As of this week, there were 72 immigration detainees at Guantanamo Bay, 58 of them classified as high-risk and 14 in the low-risk category.
The Trump administration has sought to use controversial detention centres and prisons to warn those in the US illegally — particularly those convicted of serious crimes — that they will be found, detained and deported if they don’t turn themselves in or self-deport.
“Whether it is CECOT, Alligator Alcatraz, Guantanamo Bay or another detention facility, these dangerous criminals will not be allowed to terrorise US citizens,” McLaughlin said.
The use of Guantanamo Bay for immigration detention, which is supposed to be civil and not punitive in nature, has alarmed Democrats and civil rights advocates. The Democrats have also denounced the costs involved in turning Guantanamo Bay into an immigration detention centre.

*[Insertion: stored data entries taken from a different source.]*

This is an optimization exercise on Yosys and OpenROAD, whose aim is small area, a short achievable clock period and few clock cycles, not a production implementation.
In this exercise RTL edits were held to simulation tests only and were not proved equivalent to the original.

==> job 3222: inputs <==
// qr_rs_encoder
module qr_rs_encoder (
    input  wire       clk,
    input  wire       rst,           
    input  wire       start,
    input  wire [5:0] cfg_version,
    input  wire [1:0] cfg_ecl,
    output wire       idle,
    output reg        cfg_err,
    input  wire       in_valid,
    input  wire [7:0] in_data,
    output wire       in_ready,
    output reg        out_valid,
    output reg  [7:0] out_data,
    output reg        out_last_blk,
    output reg        out_last,
    input  wire       out_ready
);
==> flow/config.mk <==
export PLATFORM = sky130hd
export DESIGN_NAME = qr_rs_encoder
export DESIGN_NICKNAME = qr_rs_encoder
export VERILOG_FILES = /design/flow/design.v
export SDC_FILE = /design/flow/constraint.sdc
export NUM_CORES = 4
export LEC_CHECK = 0
export CAP_MARGIN = 20
export CORE_MARGIN = 2
export CORE_UTILIZATION = 40
export PLACE_DENSITY = 0.6
export SETUP_SLACK_MARGIN = 3.5
export SLEW_MARGIN = 20
export SYNTH_MEMORY_MAX_BITS = 16384
==> flow/constraint.sdc <==
create_clock -name core_clock -period 6.5 [get_ports {clk}]
set_input_delay 1.3000 -clock core_clock [delete_from_list [all_inputs] [get_ports {clk}]]
set_output_delay 1.3000 -clock core_clock [all_outputs]
set_load 0.01 [all_outputs]
run.sh (not shown) runs the stock make flow with config.mk's settings and CLKGATE_MAP_FILE= SYNTH_SCRIPT=/design/flow/synth_recipe.tcl, a recipe that flattens the netlist after the stock synthesis.
==> job 8575 (differences from job 3222) <==
--- a/flow/design.v
+++ b/flow/design.v
@@ -182,91 +182,76 @@
   reg [6:0] klim;         
   reg [6:0] sh_left;      
   reg [6:0] blk_left;     
   reg       blk_end_f;    
   reg       last_blk_f;   
   reg       in_done;      
-  reg       ib_valid;
-  reg [7:0]  ib_data;     
-  reg [26:0] fd;          
+  reg        ib_valid;
+  reg [26:0] ib_dyn;      
   reg       ib_last;      
   reg       ib_lastcmd;   
-  reg [7:0] rem [0:29];
+  reg [7:0]  rem [1:29];  
+  reg [26:0] r0d;         
   reg [7:0] ob  [0:29];
   reg [4:0] ob_n;         
   reg       ob_has;       
   reg       ob_one;       
   reg       ob_lastcmd;   
-  reg       sk_valid;
-  reg [7:0] sk_data;
-  reg       sk_last_blk;
-  reg       sk_last;
   wire [12:0]  t_esel;
   wire [4:0]   t_em1;
   wire [6:0]   t_k1m1, t_n1m1, t_nbm1;
   wire         t_nb1;
+  wire [809:0] gcoef;
   qr_rs_blocktable u_table (
       .version(ver_q), .ecl(ecl_q),
       .esel(t_esel), .em1(t_em1), .k1m1(t_k1m1), .n1m1(t_n1m1), .nbm1(t_nbm1), .nb1(t_nb1)
   );
+  qr_rs_genpoly u_genpoly (.esel(esel_q), .coef(gcoef));
   wire cfg_ok = (cfg_version >= 6'd1) && (cfg_version <= 6'd40);
-  reg pop, consume, load, setup;
-  assign in_ready = (state != S_IDLE) && !in_done && (!ib_valid || consume);
+  wire   give         = out_valid && out_ready;
+  wire   pop          = ob_has && (!out_valid || out_ready);
+  wire   ob_free      = !ob_has || (pop && ob_one);
+  wire consume = ib_valid && (!ib_last || ob_free);
+  wire load    = consume && ib_last;
+  wire   consume0 = ib_valid && (!ib_last || !ob_has);
+  assign in_ready = (state != S_IDLE) && !in_done && (!ib_valid || consume0);
   wire   take     = in_valid && in_ready;
-  wire ib_valid_n = take || (ib_valid && !consume);
-  wire ib_last_n  = take ? blk_end_f : ib_last;
-  wire ob_has_n   = load || (ob_has && !(pop && ob_one));
-  wire ob_one_n   = !load && (pop ? (ob_n == 5'd1) : ob_one);
-  wire sk_valid_n = out_valid && !out_ready && (sk_valid || pop);
-  wire pop_n      = ob_has_n && !sk_valid_n;
-  wire consume_n  = ib_valid_n && (!ib_last_n || !ob_has_n || (pop_n && ob_one_n));
   assign idle = (state == S_IDLE);
-  wire [809:0] gcoef;
-  qr_rs_genpoly u_genpoly (.esel(esel_q), .coef(gcoef));
+  wire [26:0] in_dyn;
+  qr_rs_dyn_std    u_in   (.s(in_data), .d(in_dyn));
+  wire [7:0] ob0_s;
+  qr_rs_from_tower u_from (.t(ob[0]), .s(ob0_s));
+  wire [26:0] fdyn = ib_dyn ^ r0d;
   wire [7:0]  prod [0:29];
   wire [26:0] leaf [0:29];
   genvar gj;
   generate for (gj = 0; gj < 30; gj = gj + 1) begin : g_mul
-    qr_rs_tmul u_mul (.d(fd), .s(gcoef[27*gj +: 27]), .p(prod[gj]), .t(leaf[gj]));
+    qr_rs_tmul u_mul (.d(fdyn), .s(gcoef[27*gj +: 27]), .p(prod[gj]), .t(leaf[gj]));
   end endgenerate
-  wire [26:0] ib_dyn_n, r0d, r1d, p0d;
-  qr_rs_dyn_std  u_in  (.s(take ? in_data : ib_data), .d(ib_dyn_n));
-  qr_rs_dyn      u_r0d (.a(rem[0]), .d(r0d));
+  wire [26:0] r1d, p0d;
   qr_rs_dyn      u_r1d (.a(rem[1]), .d(r1d));
   qr_rs_dyn_prod u_p0d (.t(leaf[0]), .d(p0d));
-  wire [7:0] ob0_s;
-  qr_rs_from_tower u_from (.t(ob[0]), .s(ob0_s));
   integer j;
   reg [7:0] nrem [0:29];
   always @(*) begin
     for (j = 0; j < 29; j = j + 1)
       nrem[j] = rem[j+1] ^ prod[j];
     nrem[29] = prod[29];
   end
-  wire give = out_valid && out_ready;
   always @(posedge clk) begin
     if (rst) begin
       state     <= S_IDLE;
       cfg_err   <= 1'b0;
       ib_valid  <= 1'b0;
       in_done   <= 1'b0;
-      ob_has    <= 1'b0;
-      ob_one    <= 1'b0;
-      sk_valid  <= 1'b0;
       out_valid    <= 1'b0;
       out_last_blk <= 1'b0;
       out_last     <= 1'b0;
-      pop          <= 1'b0;
-      consume      <= 1'b0;
-      load         <= 1'b0;
-      setup        <= 1'b0;
+      ob_has    <= 1'b0;
+      ob_one    <= 1'b0;
     end else begin
-      pop     <= pop_n;
-      consume <= consume_n;
-      load    <= consume_n && ib_last_n;
-      setup   <= (state == S_IDLE) && start && cfg_ok;
       case (state)
         S_IDLE: begin
           if (start) begin
             cfg_err <= !cfg_ok;
             if (cfg_ok) begin
               ver_q      <= cfg_version;
@@ -299,13 +284,13 @@
           if (give && out_last)
             state <= S_IDLE;
         end
       endcase
       if (take) begin
         ib_valid   <= 1'b1;
-        ib_data    <= in_data;
+        ib_dyn     <= in_dyn;
         ib_last    <= blk_end_f;
         ib_lastcmd <= blk_end_f && last_blk_f;
         if (blk_end_f) begin
           in_cnt     <= 7'd0;
           klim       <= (sh_left != 7'd0) ? k1m1_q : k1m1_q + 7'd1;
           sh_left    <= (sh_left != 7'd0) ? sh_left - 7'd1 : 7'd0;
@@ -329,40 +314,26 @@
       end else if (pop) begin
         ob_n   <= ob_n - 5'd1;
         ob_has <= !ob_one;
         ob_one <= (ob_n == 5'd1);
       end
       if (!out_valid || out_ready) begin
-        out_valid <= sk_valid || pop;
-        if (sk_valid) begin
-          out_data     <= sk_data;
-          out_last_blk <= sk_last_blk;
-          out_last     <= sk_last;
-        end else begin
-          out_data     <= ob0_s;
-          out_last_blk <= ob_one;
-          out_last     <= ob_one && ob_lastcmd;
-        end
-        sk_valid <= 1'b0;
-      end else if (pop) begin
-        sk_valid    <= 1'b1;
-        sk_data     <= ob0_s;
-        sk_last_blk <= ob_one;
-        sk_last     <= ob_one && ob_lastcmd;
+        out_valid    <= pop;
+        out_data     <= ob0_s;
+        out_last_blk <= ob_one;
+        out_last     <= ob_one && ob_lastcmd;
       end
     end
   end
   always @(posedge clk) begin
-    if (consume && !ib_last)
-      fd <= (ib_dyn_n ^ r1d) ^ p0d;
-    else if (consume || setup)
-      fd <= ib_dyn_n;
-    else
-      fd <= ib_dyn_n ^ r0d;
-    for (j = 0; j < 30; j = j + 1) begin
-      if (setup)
+    if (state == S_SETUP)
+      r0d <= 27'd0;
+    else if (consume)
+      r0d <= ib_last ? 27'd0 : (r1d ^ p0d);
+    for (j = 1; j < 30; j = j + 1) begin
+      if (state == S_SETUP)
         rem[j] <= 8'd0;
       else if (consume)
         rem[j] <= ib_last ? 8'd0 : nrem[j];
     end
     for (j = 0; j < 30; j = j + 1) begin
       if (load)
- CORE_UTILIZATION: 40 -> 50
- PLACE_DENSITY: 0.6 -> 0.7
==> job 1842 (differences from job 3222) <==
--- a/flow/design.v
+++ b/flow/design.v
@@ -170,12 +170,13 @@
   localparam S_LOAD  = 2'd3;    
   localparam S_RUN   = 2'd2;
   reg [1:0] state;
   reg [5:0] ver_q;
   reg [1:0] ecl_q;
   reg [12:0] esel_q;      
+  reg [12:0] eseln_q;     
   reg [4:0]  em1_q;       
   reg [6:0]  k1m1_q;      
   reg [6:0]  n1m1_q;      
   reg [6:0]  nbm1_q;      
   reg        nb1_q;       
   reg [6:0] in_cnt;       
@@ -185,12 +186,13 @@
   reg       blk_end_f;    
   reg       last_blk_f;   
   reg       in_done;      
   reg       ib_valid;
   reg [7:0]  ib_data;     
   reg [26:0] fd;          
+  reg [26:0] fdn;         
   reg       ib_last;      
   reg       ib_lastcmd;   
   reg [7:0] rem [0:29];
   reg [7:0] ob  [0:29];
   reg [4:0] ob_n;         
   reg       ob_has;       
@@ -217,19 +219,21 @@
   wire ob_has_n   = load || (ob_has && !(pop && ob_one));
   wire ob_one_n   = !load && (pop ? (ob_n == 5'd1) : ob_one);
   wire sk_valid_n = out_valid && !out_ready && (sk_valid || pop);
   wire pop_n      = ob_has_n && !sk_valid_n;
   wire consume_n  = ib_valid_n && (!ib_last_n || !ob_has_n || (pop_n && ob_one_n));
   assign idle = (state == S_IDLE);
-  wire [809:0] gcoef;
-  qr_rs_genpoly u_genpoly (.esel(esel_q), .coef(gcoef));
+  wire [809:0] gcoef, gcoef_lo, gcoef_hi;
+  qr_rs_genpoly u_gen_lo (.esel(esel_q), .coef(gcoef_lo));
+  qr_rs_genpoly u_gen_hi (.esel(~eseln_q), .coef(gcoef_hi));
+  assign gcoef = {gcoef_hi[809:405], gcoef_lo[404:0]};
   wire [7:0]  prod [0:29];
   wire [26:0] leaf [0:29];
   genvar gj;
   generate for (gj = 0; gj < 30; gj = gj + 1) begin : g_mul
-    qr_rs_tmul u_mul (.d(fd), .s(gcoef[27*gj +: 27]), .p(prod[gj]), .t(leaf[gj]));
+    qr_rs_tmul u_mul (.d(gj < 15 ? fd : ~fdn), .s(gcoef[27*gj +: 27]), .p(prod[gj]), .t(leaf[gj]));
   end endgenerate
   wire [26:0] ib_dyn_n, r0d, r1d, p0d;
   qr_rs_dyn_std  u_in  (.s(take ? in_data : ib_data), .d(ib_dyn_n));
   qr_rs_dyn      u_r0d (.a(rem[0]), .d(r0d));
   qr_rs_dyn      u_r1d (.a(rem[1]), .d(r1d));
   qr_rs_dyn_prod u_p0d (.t(leaf[0]), .d(p0d));
@@ -278,12 +282,13 @@
               state      <= S_SETUP;
             end
           end
         end
         S_SETUP: begin
           esel_q     <= t_esel;
+          eseln_q    <= ~t_esel;
           em1_q      <= t_em1;
           k1m1_q     <= t_k1m1;
           n1m1_q     <= t_n1m1;
           nbm1_q     <= t_nbm1;
           nb1_q      <= t_nb1;
           state      <= S_LOAD;
@@ -355,12 +360,18 @@
     if (consume && !ib_last)
       fd <= (ib_dyn_n ^ r1d) ^ p0d;
     else if (consume || setup)
       fd <= ib_dyn_n;
     else
       fd <= ib_dyn_n ^ r0d;
+    if (consume && !ib_last)
+      fdn <= ~((ib_dyn_n ^ r1d) ^ p0d);
+    else if (consume || setup)
+      fdn <= ~ib_dyn_n;
+    else
+      fdn <= ~(ib_dyn_n ^ r0d);
     for (j = 0; j < 30; j = j + 1) begin
       if (setup)
         rem[j] <= 8'd0;
       else if (consume)
         rem[j] <= ib_last ? 8'd0 : nrem[j];
     end
==> job 8411 (differences from job 3222) <==
--- a/flow/design.v
+++ b/flow/design.v
@@ -156,88 +156,80 @@
     input  wire [1:0] cfg_ecl,
     output wire       idle,
     output reg        cfg_err,
     input  wire       in_valid,
     input  wire [7:0] in_data,
     output wire       in_ready,
-    output reg        out_valid,
-    output reg  [7:0] out_data,
-    output reg        out_last_blk,
-    output reg        out_last,
+    output wire       out_valid,
+    output wire [7:0] out_data,
+    output wire       out_last_blk,
+    output wire       out_last,
     input  wire       out_ready
 );
   localparam S_IDLE  = 2'd0;
-  localparam S_SETUP = 2'd1;    
-  localparam S_LOAD  = 2'd3;    
+  localparam S_SETUP = 2'd1;
   localparam S_RUN   = 2'd2;
   reg [1:0] state;
   reg [5:0] ver_q;
   reg [1:0] ecl_q;
   reg [12:0] esel_q;      
   reg [4:0]  em1_q;       
   reg [6:0]  k1m1_q;      
-  reg [6:0]  n1m1_q;      
-  reg [6:0]  nbm1_q;      
-  reg        nb1_q;       
   reg [6:0] in_cnt;       
   reg [6:0] klim;         
   reg [6:0] sh_left;      
   reg [6:0] blk_left;     
   reg       blk_end_f;    
   reg       last_blk_f;   
   reg       in_done;      
-  reg       ib_valid;
-  reg [7:0]  ib_data;     
-  reg [26:0] fd;          
+  reg        ib_valid;
+  reg [26:0] ib_dyn;      
   reg       ib_last;      
   reg       ib_lastcmd;   
-  reg [7:0] rem [0:29];
+  reg [7:0]  rem [1:29];  
+  reg [26:0] r0d;         
   reg [7:0] ob  [0:29];
   reg [4:0] ob_n;         
   reg       ob_has;       
   reg       ob_one;       
   reg       ob_lastcmd;   
-  reg       sk_valid;
-  reg [7:0] sk_data;
-  reg       sk_last_blk;
-  reg       sk_last;
   wire [12:0]  t_esel;
   wire [4:0]   t_em1;
   wire [6:0]   t_k1m1, t_n1m1, t_nbm1;
   wire         t_nb1;
+  wire [809:0] gcoef;
   qr_rs_blocktable u_table (
       .version(ver_q), .ecl(ecl_q),
       .esel(t_esel), .em1(t_em1), .k1m1(t_k1m1), .n1m1(t_n1m1), .nbm1(t_nbm1), .nb1(t_nb1)
   );
+  qr_rs_genpoly u_genpoly (.esel(esel_q), .coef(gcoef));
   wire cfg_ok = (cfg_version >= 6'd1) && (cfg_version <= 6'd40);
-  reg pop, consume, load, setup;
-  assign in_ready = (state != S_IDLE) && !in_done && (!ib_valid || consume);
+  assign out_valid    = ob_has;
+  assign out_last_blk = ob_one;
+  assign out_last     = ob_one && ob_lastcmd;
+  wire   pop          = ob_has && out_ready;
+  wire   ob_free      = !ob_has || (pop && ob_one);
+  wire consume = ib_valid && (!ib_last || ob_free);
+  wire load    = consume && ib_last;
+  wire   consume0 = ib_valid && (!ib_last || !ob_has);
+  assign in_ready = (state == S_RUN || state == S_SETUP) && !in_done && (!ib_valid || consume0);
   wire   take     = in_valid && in_ready;
-  wire ib_valid_n = take || (ib_valid && !consume);
-  wire ib_last_n  = take ? blk_end_f : ib_last;
-  wire ob_has_n   = load || (ob_has && !(pop && ob_one));
-  wire ob_one_n   = !load && (pop ? (ob_n == 5'd1) : ob_one);
-  wire sk_valid_n = out_valid && !out_ready && (sk_valid || pop);
-  wire pop_n      = ob_has_n && !sk_valid_n;
-  wire consume_n  = ib_valid_n && (!ib_last_n || !ob_has_n || (pop_n && ob_one_n));
   assign idle = (state == S_IDLE);
-  wire [809:0] gcoef;
-  qr_rs_genpoly u_genpoly (.esel(esel_q), .coef(gcoef));
+  wire [26:0] in_dyn;
+  qr_rs_dyn_std    u_in   (.s(in_data), .d(in_dyn));
+  qr_rs_from_tower u_from (.t(ob[0]), .s(out_data));
+  wire [26:0] fdyn = ib_dyn ^ r0d;
   wire [7:0]  prod [0:29];
   wire [26:0] leaf [0:29];
   genvar gj;
   generate for (gj = 0; gj < 30; gj = gj + 1) begin : g_mul
-    qr_rs_tmul u_mul (.d(fd), .s(gcoef[27*gj +: 27]), .p(prod[gj]), .t(leaf[gj]));
+    qr_rs_tmul u_mul (.d(fdyn), .s(gcoef[27*gj +: 27]), .p(prod[gj]), .t(leaf[gj]));
   end endgenerate
-  wire [26:0] ib_dyn_n, r0d, r1d, p0d;
-  qr_rs_dyn_std  u_in  (.s(take ? in_data : ib_data), .d(ib_dyn_n));
-  qr_rs_dyn      u_r0d (.a(rem[0]), .d(r0d));
+  wire [26:0] r1d, p0d;
   qr_rs_dyn      u_r1d (.a(rem[1]), .d(r1d));
   qr_rs_dyn_prod u_p0d (.t(leaf[0]), .d(p0d));
-  wire [7:0] ob0_s;
-  qr_rs_from_tower u_from (.t(ob[0]), .s(ob0_s));
   integer j;
   reg [7:0] nrem [0:29];
   always @(*) begin
     for (j = 0; j < 29; j = j + 1)
       nrem[j] = rem[j+1] ^ prod[j];
     nrem[29] = prod[29];
@@ -248,25 +240,13 @@
       state     <= S_IDLE;
       cfg_err   <= 1'b0;
       ib_valid  <= 1'b0;
       in_done   <= 1'b0;
       ob_has    <= 1'b0;
       ob_one    <= 1'b0;
-      sk_valid  <= 1'b0;
-      out_valid    <= 1'b0;
-      out_last_blk <= 1'b0;
-      out_last     <= 1'b0;
-      pop          <= 1'b0;
-      consume      <= 1'b0;
-      load         <= 1'b0;
-      setup        <= 1'b0;
     end else begin
-      pop     <= pop_n;
-      consume <= consume_n;
-      load    <= consume_n && ib_last_n;
-      setup   <= (state == S_IDLE) && start && cfg_ok;
       case (state)
         S_IDLE: begin
           if (start) begin
             cfg_err <= !cfg_ok;
             if (cfg_ok) begin
               ver_q      <= cfg_version;
@@ -280,32 +260,26 @@
           end
         end
         S_SETUP: begin
           esel_q     <= t_esel;
           em1_q      <= t_em1;
           k1m1_q     <= t_k1m1;
-          n1m1_q     <= t_n1m1;
-          nbm1_q     <= t_nbm1;
-          nb1_q      <= t_nb1;
-          state      <= S_LOAD;
-        end
-        S_LOAD: begin
-          klim       <= k1m1_q;
-          sh_left    <= n1m1_q;
-          blk_left   <= nbm1_q;
-          last_blk_f <= nb1_q;
+          klim       <= t_k1m1;
+          sh_left    <= t_n1m1;
+          blk_left   <= t_nbm1;
+          last_blk_f <= t_nb1;
           state      <= S_RUN;
         end
         default: begin
           if (give && out_last)
             state <= S_IDLE;
         end
       endcase
       if (take) begin
         ib_valid   <= 1'b1;
-        ib_data    <= in_data;
+        ib_dyn     <= in_dyn;
         ib_last    <= blk_end_f;
         ib_lastcmd <= blk_end_f && last_blk_f;
         if (blk_end_f) begin
           in_cnt     <= 7'd0;
           klim       <= (sh_left != 7'd0) ? k1m1_q : k1m1_q + 7'd1;
           sh_left    <= (sh_left != 7'd0) ? sh_left - 7'd1 : 7'd0;
@@ -328,41 +302,21 @@
         ob_lastcmd <= ib_lastcmd;
       end else if (pop) begin
         ob_n   <= ob_n - 5'd1;
         ob_has <= !ob_one;
         ob_one <= (ob_n == 5'd1);
       end
-      if (!out_valid || out_ready) begin
-        out_valid <= sk_valid || pop;
-        if (sk_valid) begin
-          out_data     <= sk_data;
-          out_last_blk <= sk_last_blk;
-          out_last     <= sk_last;
-        end else begin
-          out_data     <= ob0_s;
-          out_last_blk <= ob_one;
-          out_last     <= ob_one && ob_lastcmd;
-        end
-        sk_valid <= 1'b0;
-      end else if (pop) begin
-        sk_valid    <= 1'b1;
-        sk_data     <= ob0_s;
-        sk_last_blk <= ob_one;
-        sk_last     <= ob_one && ob_lastcmd;
-      end
     end
   end
   always @(posedge clk) begin
-    if (consume && !ib_last)
-      fd <= (ib_dyn_n ^ r1d) ^ p0d;
-    else if (consume || setup)
-      fd <= ib_dyn_n;
-    else
-      fd <= ib_dyn_n ^ r0d;
-    for (j = 0; j < 30; j = j + 1) begin
-      if (setup)
+    if (state == S_SETUP)
+      r0d <= 27'd0;
+    else if (consume)
+      r0d <= ib_last ? 27'd0 : (r1d ^ p0d);
+    for (j = 1; j < 30; j = j + 1) begin
+      if (state == S_SETUP)
         rem[j] <= 8'd0;
       else if (consume)
         rem[j] <= ib_last ? 8'd0 : nrem[j];
     end
     for (j = 0; j < 30; j = j + 1) begin
       if (load)
- SETUP_SLACK_MARGIN: 3.5 -> 4.0
==> out/metrics.cfg <==
[synth]
yosysSeqAreaShare=0.330
syn-cell-area_um2=46900
synth_top_cells_by_count=914 x xnor2_1, 626 x nand2_1, 471 x nor2_1
yosys.area.top_type_share=0.216

[outcome]
outcome=did not finish
error=[ERROR GRT-0232] Routing congestion too high. Check the congestion heatmap in the GUI.
haltStage=global routing

[clock_network]
post_cts_resized=2371

[die]
die_w_um=346
initial_utilization=0.403

[placed_design]
dp_slack_ps=2280

Source of the figures above: job 8411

The Department of Defence told Congress in May that as of April 8, it had spent US$21 million transporting detainees to Guantanamo Bay.
Civil rights advocates have called the detention of immigration detainees at Guantanamo Bay punitive and unlawful, arguing in an active lawsuit that federal law does not allow the government to hold those awaiting deportation outside of US territory.